Work request: Where the data below has the string "grows", return the whole line.

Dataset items
Design archon_top, start of the top module:
module archon_top (
    input wire clk,
    input wire reset,  
    input wire [15:0] external_entropy_in,  
    input wire [7:0] analog_entropy_raw,    
    input wire [1:0] ml_predicted_action,  
    input wire ml_risk_flag_top,           
    input wire manual_lock_top,            
    input wire analog_lock_override,
    input wire analog_flush_override,
    input wire quantum_override_signal,  
    input wire [1:0] mission_profile,          
    input wire override_authentication_valid,  
    input wire [7:0] entropy_threshold_fsm,    
    output wire [3:0] cpu_debug_pc,
    output wire [15:0] cpu_debug_instr,
    output wire cpu_debug_stall,
    output wire cpu_debug_flush,
    output wire cpu_debug_lock,
    output wire [7:0] cpu_debug_fsm_entropy_log,
    output wire [2:0] cpu_debug_fsm_instr_type_log,
    output wire cpu_debug_hazard_flag,
    output wire [1:0] cpu_debug_fsm_state,
    output wire cpu_debug_shock_detected,
    output wire [1:0] cpu_debug_classified_entropy,
    output wire system_enable_fire_pulse  
);
make LEC_CHECK=0 CAP_MARGIN=20 CELL_PAD_IN_SITES_DETAIL_PLACEMENT=1 CELL_PAD_IN_SITES_GLOBAL_PLACEMENT=3 CORE_ASPECT_RATIO=0.99 CORE_MARGIN=2 CORE_UTILIZATION=40 HOLD_SLACK_MARGIN=0.03 SETUP_SLACK_MARGIN=-0.66 SLEW_MARGIN=20 finish   # period 20.0 ns
run.sh (not shown) runs the stock make flow with config.mk's settings and CLKGATE_MAP_FILE=.
The first run completed without violations.
Then changed:
Settings changed: CELL_PAD_IN_SITES_DETAIL_PLACEMENT 1 to default, CELL_PAD_IN_SITES_GLOBAL_PLACEMENT 3 to default, CORE_ASPECT_RATIO 0.99 to default, CORE_UTILIZATION 40 to 70, HOLD_SLACK_MARGIN 0.03 to default, SETUP_SLACK_MARGIN -0.66 to default.
Clock period 20.0 ns to 6.22 ns, I/O delays scaled along.
What happened:
- This time the run finished but failed the layout checks on setup timing
- routed wire length drops slightly
- utilization climbs by 38 points
- area after synthesis does not change
- worst setup slack loses 5100 ps
- flip-flop count stays the same
- cell count drops by a few percent
- design area climbs by a few percent
- clock-buffer cell count drops by 6
Then changed:
Settings changed: CORE_UTILIZATION 70 to 34.
Clock period 6.22 ns to 20.9 ns, I/O delays scaled along.
=>
- This time the run passed the timing, DRC and antenna checks
- final area fell by about 4%
- via count fell by 11%
- wire length fell by about 11%
- synthesized area stays the same
- utilization fell by 45 points
Then changed:
Settings changed: CORE_UTILIZATION 34 to 66.
Clock period 20.9 ns to 13.0 ns, I/O delays scaled along.
Effect: Synthesized cell count stays the same. Cell area falls slightly. Worst hold slack is better by 4.6 ps. Count of clock-buffer cells in the layout falls by 6. Setup slack is worse by 2700 ps. Area after synthesis is unchanged.

run A:
archon_top again, from the RTL that the note above started with.
Settings: LEC_CHECK=0, CAP_MARGIN=40, CORE_MARGIN=2, CORE_UTILIZATION=70, CTS_CLUSTER_SIZE=32, SETUP_SLACK_MARGIN=1.8, SLEW_MARGIN=20; clock period 6.22 ns.
Run A finished all stages; layout check result: FAIL, due to setup timing.
Input-level comparison between run B and run A:
Settings: a deleted SETUP_SLACK_MARGIN that had been 1.8; a change of CORE_UTILIZATION from 70 to 40; a change of CAP_MARGIN from 40 to 20; a deleted CTS_CLUSTER_SIZE that had been 32; a change of the clock period (ns, I/O delays scaled along) from 6.22 to 20.0.
Results
- Run B finished all stages; the layout is clean.
- Any difference in count of antenna-violating nets left after detailed routing between run A and run B is small enough to ignore.
- | first-iteration DRC count | lower: run B |
- On routed metal-1 wire length: between run B and run A, it ends up lower for run A.
- Run B vs run A: tap cell count up by more than half
- The final reports for run B and run A show total CTS buffers higher in the former.
- Compared with run A, in run B growth of design area from synthesis to finish lower; wire length of the first global-routing pass lower.
- Relative to run A, run B improves final area.
- Run A → run B: number of clock buffers in the layout +about 28%, setup slack +5.53 ns.
Inputs modified between run B and run C:
Settings: an added SETUP_SLACK_MARGIN of 3.06; a change of the clock period (ns, I/O delays scaled along) from 20.0 to 13.1.
Findings:
The total wirelength of the detailed-routed design in run C sits 2.5% above the value recorded for run B. | buffering overhead | higher: run C |. On flop count, run C and run B are basically level. Non-clock buffer count ends up lower on run B. The first-iteration DRC count of run C is higher than that of run B. Run C went all the way through the flow, and no timing, DRC or antenna check failed.
For run D, these inputs were changed with respect to run C:
Settings: an added CTS_CLUSTER_SIZE of 10; a change of SETUP_SLACK_MARGIN from 3.06 to 1.94; a change of the clock period (ns, I/O delays scaled along) from 13.1 to 7.28.
Findings:
Run D completed end to end; final checks failed (setup timing).
Run D ends up with a setup slack that is 3.17 ns lower than in run C.
Number of cells on the critical path in run D is 1 higher than in run C
Taking run C as the reference point, the post-place setup slack of run D falls by 3.26 ns.
On final area: run D sits above run C.
Run D vs. run C: post-synthesis to final-layout area growth moved up, chip area shows no meaningful change.
Compared to run C, run D has period utilization 38 points higher.
The inputs of run E differ from those of run D as listed below.
Settings: SETUP_SLACK_MARGIN removed (was 1.94); CORE_UTILIZATION changed from 40 to 52; CTS_CLUSTER_SIZE removed (was 10); the clock period (ns, I/O delays scaled along) changed from 7.28 to 9.88.
### Flow results
STATUS run=run E STAGES=ALL_DONE FINAL_CHECKS=FAILED CAUSE=setup timing. From run D to run E the numbers moved as follows: number of cells on the critical path lower, reg-to-reg setup timing slack higher, number of antenna cells inserted roughly the same.

archon_top again, from the RTL that the note above started with.
==> flow/config.mk <==
export PLATFORM = sky130hd
export DESIGN_NAME = archon_top
export DESIGN_NICKNAME = archon_top
export VERILOG_FILES = /design/flow/design.v
export SDC_FILE = /design/flow/constraint.sdc
export NUM_CORES = 4
export LEC_CHECK = 0
export ABC_AREA = 1
export CAP_MARGIN = 15
export CORE_ASPECT_RATIO = 1.25
export CORE_MARGIN = 4
export CORE_UTILIZATION = 70
export CTS_CLUSTER_DIAMETER = 52
export CTS_CLUSTER_SIZE = 72
export GPL_ROUTABILITY_DRIVEN = 1
export MAX_ROUTING_LAYER = met5
export SETUP_SLACK_MARGIN = 2.31
export SLEW_MARGIN = 25
export TNS_END_PERCENT = 10
==> flow/constraint.sdc <==
create_clock -name core_clock -period 15.6 [get_ports {clk}]
set_input_delay 3.1200 -clock core_clock [delete_from_list [all_inputs] [get_ports {clk}]]
set_output_delay 3.1200 -clock core_clock [all_outputs]
set_load 0.01 [all_outputs]
Rerun with:
ABC_AREA = not set   (was 1)
CAP_MARGIN = 20   (was 15)
CORE_ASPECT_RATIO = not set   (was 1.25)
CORE_MARGIN = 2   (was 4)
CORE_UTILIZATION = 44   (was 70)
CTS_CLUSTER_DIAMETER = not set   (was 52)
CTS_CLUSTER_SIZE = not set   (was 72)
GPL_ROUTABILITY_DRIVEN = not set   (was 1)
MAX_ROUTING_LAYER = not set   (was met5)
SETUP_SLACK_MARGIN = not set   (was 2.31)
SLEW_MARGIN = 20   (was 25)
TNS_END_PERCENT = not set   (was 10)
clock period = 6.73 ns   (was 15.6 ns; I/O delays follow)
Effect: With this change the flow ran to the end with violations: negative setup slack. Wire length grows by 12%. Worst setup slack gets worse by 5.2 ns. Hold slack gets better by 0.0097 ns. Clock-buffer cell count grows by 21. Synthesized area grows by 6.4%. Non-clock buffer count grows by 190.
Rerun with:
CORE_UTILIZATION = 66   (was 44)
clock period = 13.2 ns   (was 6.73 ns; I/O delays follow)
- The new run finished clean
- global-route usage rose by 8.8 points
- register-to-register slack improved by 5.5 ns
- routed wire length shrinks by 7.5%
Rerun with:
CAP_MARGIN = 15   (was 20)
CORE_UTILIZATION = 72   (was 66)
clock period = 11.0 ns   (was 13.2 ns; I/O delays follow)
The new run finished with negative setup slack left.
Wire length is higher by 4.5%.
Setup slack degrades by 0.52 ns.
Synthesized area stays the same.
Non-clock buffer count grows by 53.
Via count came out higher by 3.8%.
Critical path depth is lower by 1.
Worst hold slack barely changes.
Clock skew climbs by 0.0079 ns.
Rerun with:
CAP_MARGIN = 20   (was 15)
CTS_CLUSTER_DIAMETER = 366   (was not set)
CTS_CLUSTER_SIZE = 13   (was not set)
clock period = 6.22 ns   (was 11.0 ns; I/O delays follow)
The changed run reached the layout checks and failed them: negative setup slack; synthesized cell count stays the same; wire length climbs by 5.5%; first-iteration DRC count climbs by 12%.
Rerun with:
CORE_UTILIZATION = 40   (was 72)
CTS_CLUSTER_DIAMETER = not set   (was 366)
CTS_CLUSTER_SIZE = not set   (was 13)
clock period = 17.8 ns   (was 6.22 ns; I/O delays follow)
The new run finished with timing, DRC and antenna clean. Area after synthesis stays the same. Wire length is lower by a few percent. Via count is lower by a little under a tenth. Critical path depth is lower by 5. Die size is higher by well over a third. First-iteration DRC count is lower by a quarter to a third. Core utilization is lower by 39 points.

## P
archon_top again, from the RTL that the note above started with.
Design archon_top, start of the top module:
module archon_top (
    input wire clk,
    input wire reset,  
    input wire [15:0] external_entropy_in,  
    input wire [7:0] analog_entropy_raw,    
    input wire [1:0] ml_predicted_action,  
    input wire ml_risk_flag_top,           
    input wire manual_lock_top,            
    input wire analog_lock_override,
    input wire analog_flush_override,
    input wire quantum_override_signal,  
    input wire [1:0] mission_profile,          
    input wire override_authentication_valid,  
    input wire [7:0] entropy_threshold_fsm,    
    output wire [3:0] cpu_debug_pc,
    output wire [15:0] cpu_debug_instr,
    output wire cpu_debug_stall,
    output wire cpu_debug_flush,
    output wire cpu_debug_lock,
    output wire [7:0] cpu_debug_fsm_entropy_log,
    output wire [2:0] cpu_debug_fsm_instr_type_log,
    output wire cpu_debug_hazard_flag,
    output wire [1:0] cpu_debug_fsm_state,
    output wire cpu_debug_shock_detected,
    output wire [1:0] cpu_debug_classified_entropy,
    output wire system_enable_fire_pulse  
);
make LEC_CHECK=0 ABC_AREA=1 CAP_MARGIN=20 CORE_MARGIN=2 CORE_UTILIZATION=71 CTS_CLUSTER_DIAMETER=40 CTS_CLUSTER_SIZE=72 PLACE_DENSITY_LB_ADDON=0.06 SETUP_SLACK_MARGIN=2.49 SLEW_MARGIN=20 finish   # period 9.88 ns
The flow for P finished, though final verification flagged setup timing.
Setup changes, P to Q
- changing CTS_CLUSTER_DIAMETER from 40 to 224
- changing SETUP_SLACK_MARGIN from 2.49 to 0.88
- setting GPL_ROUTABILITY_DRIVEN to 0 for the first time
- removing CTS_CLUSTER_SIZE (formerly 72)
- setting MAX_ROUTING_LAYER to met4 for the first time
Notes after the runs:
From Q to P, die size did not move at all.
Sort Q and P by measured slew at the worst slew-check pin asc -> top: Q
Diff Q and P: global routing usage on met3 lower in Q
Compared with P, Q improves final area.
Q and P ended up with roughly the same placed cell area.
Going from P to Q, fmax grew by 6.9 MHz; wire length on met2 shrank by 1900 microns; post-layout worst setup margin grew by 790 ps.
Q: flow complete, layout not clean; failing: setup timing
Setup changes, Q to R
- a deleted GPL_ROUTABILITY_DRIVEN that had been 0
- a deleted MAX_ROUTING_LAYER that had been met4
- a deleted SETUP_SLACK_MARGIN that had been 0.88
Results
R finished all stages; however, its layout fails the closing checks, the failures being setup timing. Compared R vs Q, and iteration tally of the first detailed-router pass is down in R. Diff R..Q | count of library flops with an enable pin | unchanged. Looking at setup slack, R sits 200 ps lower than Q does. Against Q, the final cell area of R is higher. R against Q: worst path arrival time rose 200 ps, shortest period the worst path allows rose 200 ps.
> inputs changed (R -> S)
- clearing PLACE_DENSITY_LB_ADDON, which used to be 0.06
- swapping 71 for 72 in CORE_UTILIZATION
- clearing CTS_CLUSTER_DIAMETER, which used to be 224
- swapping 9.88 for 23.9 in the clock period (ns, I/O delays scaled along)
==> results <==
- Going from R to S, routed via count divided by cell count grew slightly.
- Final instance count without filler cells ended up 2.4% lower on S than on R.
- Every stage of the flow completed for S, and the final layout passed the timing, DRC and antenna checks.
- Relative to R, the final cell area reported for S is lower.
- R → S: non-clock buffer count in the final layout decreased by about 53% relative to the old numbers; fraction of met3 tracks used by global routing +0.32 points.
- Slack of the worst reg-to-reg path: lower on R
- | post-route core utilization | higher: R |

Result below:
Effect: With this change the flow ran to the end with violations: negative setup slack. Wire length grows by 12%. Worst setup slack gets worse by 5.2 ns. Hold slack gets better by 0.0097 ns. Clock-buffer cell count grows by 21. Synthesized area grows by 6.4%. Non-clock buffer count grows by 190.
Non-clock buffer count grows by 53.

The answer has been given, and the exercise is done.